DATA FOR THIS TASK
▬▬▬

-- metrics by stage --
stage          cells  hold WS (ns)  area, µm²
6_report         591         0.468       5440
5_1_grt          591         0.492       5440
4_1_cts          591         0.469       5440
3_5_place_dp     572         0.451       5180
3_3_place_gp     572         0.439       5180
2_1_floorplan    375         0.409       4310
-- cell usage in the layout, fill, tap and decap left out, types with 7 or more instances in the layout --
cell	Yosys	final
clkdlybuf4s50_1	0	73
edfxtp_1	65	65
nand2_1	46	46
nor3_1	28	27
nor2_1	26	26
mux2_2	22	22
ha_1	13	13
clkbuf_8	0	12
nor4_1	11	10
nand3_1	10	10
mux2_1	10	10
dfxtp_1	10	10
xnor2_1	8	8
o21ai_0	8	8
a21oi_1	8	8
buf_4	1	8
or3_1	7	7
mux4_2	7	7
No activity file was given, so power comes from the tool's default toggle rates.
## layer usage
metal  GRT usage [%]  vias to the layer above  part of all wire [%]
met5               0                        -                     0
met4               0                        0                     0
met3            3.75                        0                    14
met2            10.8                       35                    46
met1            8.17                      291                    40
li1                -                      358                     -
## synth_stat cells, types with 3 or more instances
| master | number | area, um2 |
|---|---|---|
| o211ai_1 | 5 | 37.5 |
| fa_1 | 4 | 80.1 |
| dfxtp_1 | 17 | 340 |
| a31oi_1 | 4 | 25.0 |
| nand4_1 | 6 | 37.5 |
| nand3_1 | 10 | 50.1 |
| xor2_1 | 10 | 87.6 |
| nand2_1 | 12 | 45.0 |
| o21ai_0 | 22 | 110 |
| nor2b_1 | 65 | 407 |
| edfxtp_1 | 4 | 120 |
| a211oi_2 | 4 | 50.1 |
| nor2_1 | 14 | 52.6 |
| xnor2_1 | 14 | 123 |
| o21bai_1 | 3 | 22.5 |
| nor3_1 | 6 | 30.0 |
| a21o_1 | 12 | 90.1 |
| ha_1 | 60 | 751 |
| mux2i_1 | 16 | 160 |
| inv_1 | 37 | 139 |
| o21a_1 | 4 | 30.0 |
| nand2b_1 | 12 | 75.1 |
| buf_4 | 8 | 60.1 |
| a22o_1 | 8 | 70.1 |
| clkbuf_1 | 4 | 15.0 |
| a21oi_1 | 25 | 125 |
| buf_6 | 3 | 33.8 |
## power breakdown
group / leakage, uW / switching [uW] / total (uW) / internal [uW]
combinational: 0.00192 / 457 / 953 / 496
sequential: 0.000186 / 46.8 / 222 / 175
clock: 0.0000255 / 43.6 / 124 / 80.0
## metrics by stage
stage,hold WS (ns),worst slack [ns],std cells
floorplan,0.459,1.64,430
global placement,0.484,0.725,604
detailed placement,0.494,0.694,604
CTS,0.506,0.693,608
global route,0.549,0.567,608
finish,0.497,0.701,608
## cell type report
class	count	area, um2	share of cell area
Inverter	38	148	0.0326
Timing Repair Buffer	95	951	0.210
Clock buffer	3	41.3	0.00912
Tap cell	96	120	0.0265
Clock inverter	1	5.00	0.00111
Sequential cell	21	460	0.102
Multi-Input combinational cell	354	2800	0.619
==> design.v <==
module xpu_vpu_pc_tn_vlsu_ieee754_nan_type(
  float_data,
  is_nan
);
parameter EXPONENT_SIZE = 8;
parameter MANTISSA_SIZE = 23;
input   [EXPONENT_SIZE+MANTISSA_SIZE:0]  float_data;      
output                                   is_nan; 
wire    [EXPONENT_SIZE-1:0]              exponent;        
wire    [EXPONENT_SIZE+MANTISSA_SIZE:0]  float_data;      
wire    [EXPONENT_SIZE+MANTISSA_SIZE:0]  ieee754_raw_bits; 
wire                                     is_nan;          
wire    [MANTISSA_SIZE-1:0]              mantissa;  
assign ieee754_raw_bits[EXPONENT_SIZE+MANTISSA_SIZE:0] = float_data[EXPONENT_SIZE+MANTISSA_SIZE:0];
assign exponent[EXPONENT_SIZE-1:0] = ieee754_raw_bits[EXPONENT_SIZE + MANTISSA_SIZE-1:MANTISSA_SIZE];
assign mantissa[MANTISSA_SIZE-1:0] = ieee754_raw_bits[MANTISSA_SIZE-1:0];
assign is_nan     = (&exponent[EXPONENT_SIZE-1:0])
                  & (|mantissa[MANTISSA_SIZE-1:0]);
endmodule
==> run.sh <==
#!/bin/bash
# OpenROAD 26Q1-2900-gdf79404cd8, Yosys 0.63+post, stock flow scripts
make -C /OpenROAD-flow-scripts/flow DESIGN_CONFIG=/design/flow/config.mk WORK_HOME=/design/flow/orfs finish
==> config.mk <==
export PLATFORM = sky130hd
export DESIGN_NAME = xpu_vpu_pc_tn_vlsu_ieee754_nan_type
export DESIGN_NICKNAME = xpu_vpu_pc_tn_vlsu_ieee754_nan_type
export VERILOG_FILES = /design/flow/design.v
export SDC_FILE = /design/flow/constraint.sdc
export NUM_CORES = 4
export LEC_CHECK = 1
export CORE_AREA = 10 10 70 70
export DIE_AREA = 0 0 80 80
==> constraint.sdc <==
current_design xpu_vpu_pc_tn_vlsu_ieee754_nan_type

set clk_period 1.7
set clk_io_pct 0.2

create_clock -name clk0 -period $clk_period

set non_clock_inputs [all_inputs -no_clocks]
set_input_delay [expr $clk_period * $clk_io_pct] -clock clk0 $non_clock_inputs
set_output_delay [expr $clk_period * $clk_io_pct] -clock clk0 [all_outputs]
==> ci_impl_report.md <==
### Yosys + OpenROAD results

| Metric | Value |
|---|---|
| Sw frac | 26.7% |
| IO buf count | 32 |
| Startpoint class of the critical path | primary input |
| Worst path bufs/invs | 2 |
| Placed Area | 467 µm² |
| First-pass DRT Iterations | 3 |
| Worst Max-Slew Pin Slew | 0.228 ns |
| Status | finished clean |
| Syn avg cell area | 7.40 µm² |
| Number of DRC markers in iteration 0 | 3 |
| CP Depth | 5 |
| Worst setup path endpoint | is_nan |
| Power Density | ~150 nW/µm² |
| Vias | 237 |
| Post-DRT Antenna Nets | 0 |
| # Cells Yosys | 12 |
| Critical path class | primary input to output pin |
| I/O Pins | 33 |
| Sequential power share | 0% |
| Drt total wl | 1.32 mm |
| Cell internal pwr | 0.0515 mW |
| Top cells by area, synth | nor4_2 (42%), nand4_1 (21%), nor4_1 (14%), o21a_1 (8.5%), nor3_1 (5.6%) |
| Initial antenna violation count | 0 |
| Lkg Pwr | 0.212 nW |
| CTS Hold Buffers Added | 0 |
| Setup TNS | 0 ns |
| MI comb area | between 100 and 150 µm² |
| Psw | between 0.015 and 0.02 mW |
| Hold slack | around 1.1 ns |
| Vias in the first global route | between 200 and 300 |
| Largest net degree at the start of global routing | 2 |
| Ant diodes | 0 |
| Tcrit/Tclk final | ~96% |
| Final period demand of the worst path | approximately 1.6 ns |
| Delay-heaviest family, CP | buffers and inverters |
| Maximum capacitance violations | 0 |
| Clkbuf count | 0 |
| Area leader, netlist | nor4_2 |
| Max-slew violations | 0 |
| Via density | 2.63 |
| Hold Fails Final Rpt | 0 |
| Fill cell count | about 400 |
| Core Region | ~3400 µm² |
| DRC Markers | 0 |
| Yosys chip area | between 80 and 90 µm² |
| Total grt overflow | 0 |
| Synth Seq Share | 0% |
| Fmax | 0.613 GHz |
| Worst path max stage delay | 0.41 ns |
| Synth Warn # | 0 |
| Die area | 6400 µm² |
| Synthesized cell area | 88.8 µm² |
| Critical-path top delay cell | clkdlybuf4s50_1 |
| Gate count after technology mapping | 12 |
| Worst vdd ir | 0.0000246 V |
| Die Height | 80 µm |
| Wire per inst | 14.6 µm |
| Distinct cells, synth | 7 |
| Flop Count | 0 |
| Power share of the clock group | 0% |
| First-pass GRT wire length | 1.82 mm |
| Critical Path Start | float_data[4] |
| CP arrival | 1.29 ns |
| Cell Chain, Critical Path | clkdlybuf4s50_1 > nor4_2 > nand2_1 > o21a_1 > buf_2 |
| Final core occ | 14.0% |
| Die X | about 80 µm |
| Crit end category | output pin |
| # Post-CTS Setup Buffers | 0 |
| Worst hold path type | primary input to output pin |
| Normalized max-slew margin | 84.7% |
| Total global routing track utilization | 3.83% |
| CP max FO | 1 |
| GPL Wtd Cong | approximately 0.72 |
| Combinational share of power | 100.0% |
| Critical path required time | 1.36 ns |
| Area growth syn-to-layout | 437% |
| Layout cells sized above 1 | 15.9% |
| FP Rows | 21 |
| Final setup vio count | 0 |
| OpenROAD warning count | 33 |
| Top-area cell share | 42.3% |
| Commonest cells post-synth | nand4_1 (3), nor4_2 (3), nor4_1 (2) |
| Fin area | between 400 and 500 µm² |
| Reg area | 0 µm² |
| Initial Util | 2.60% |
-- power by group through the flow --
stage / clock (mW) / sequential, mW / combinational (mW)
after CTS: 0 / 0 / 0.0709
after global routing: 0 / 0 / 0.0759
final: 0 / 0 / 0.0703
-- kinds of logic after synthesis --
group	count (synthesis)	synth area share (%)
AOI/OAI and AO/OA	1	8.45
and+or+nand+nor	11	91.5
-- stage by stage --
step                setup slack [ns]  cells  power [mW]
finish                        0.0691     90      0.0703
global placement              -0.427     90      0.0826
floorplan                      0.512     12     0.00446
global route                 -0.0135     90      0.0759
CTS                           0.0178     90      0.0709
detailed placement            -0.434     90      0.0816
-- placed cells by master, fill, tap and decap left out --
master	netlist	final
buf_2	0	1
clkdlybuf4s15_1	0	1
clkdlybuf4s50_1	0	10
dlygate4sd2_1	0	14
dlymetal6s2s_1	0	6
nand2_1	1	1
nand4_1	3	3
nor2_1	1	1
nor3_2	0	1
nor4_2	3	5
o21a_1	1	1
-- worst min-delay path by stage --
stage,startpoint,endpoint,depth (start not counted)
final,float_data[12],is_nan,5
after global routing,float_data[12],is_nan,5
after CTS,float_data[7],is_nan,5
-- routing by layer --
layer / track usage, % / part of all wire, %
met1: 5.01 / 47
met5: 0 / 0
met4: 0 / 0
met3: 3.07 / 19
met2: 5.06 / 34
-- cell type report --
cell class,count,area share (%)
tap,46,12.1
timing repair buffer,32,65.6
multi-input combinational,12,22.3
-- timing repair --
item | in CTS | in global routing
endpoints found under the hold margin | 0 | 0
pin swaps | 8 | 6
gates resized | 20 | 9
setup endpoints to repair | 1 | 1
Power figures rest on the tool's default switching activity, not on a simulated workload.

▬▬▬

WORK INSTRUCTIONS
Among the lines of the records above, count those containing the word "with", then give the number by itself.

YOUR SOLUTION
2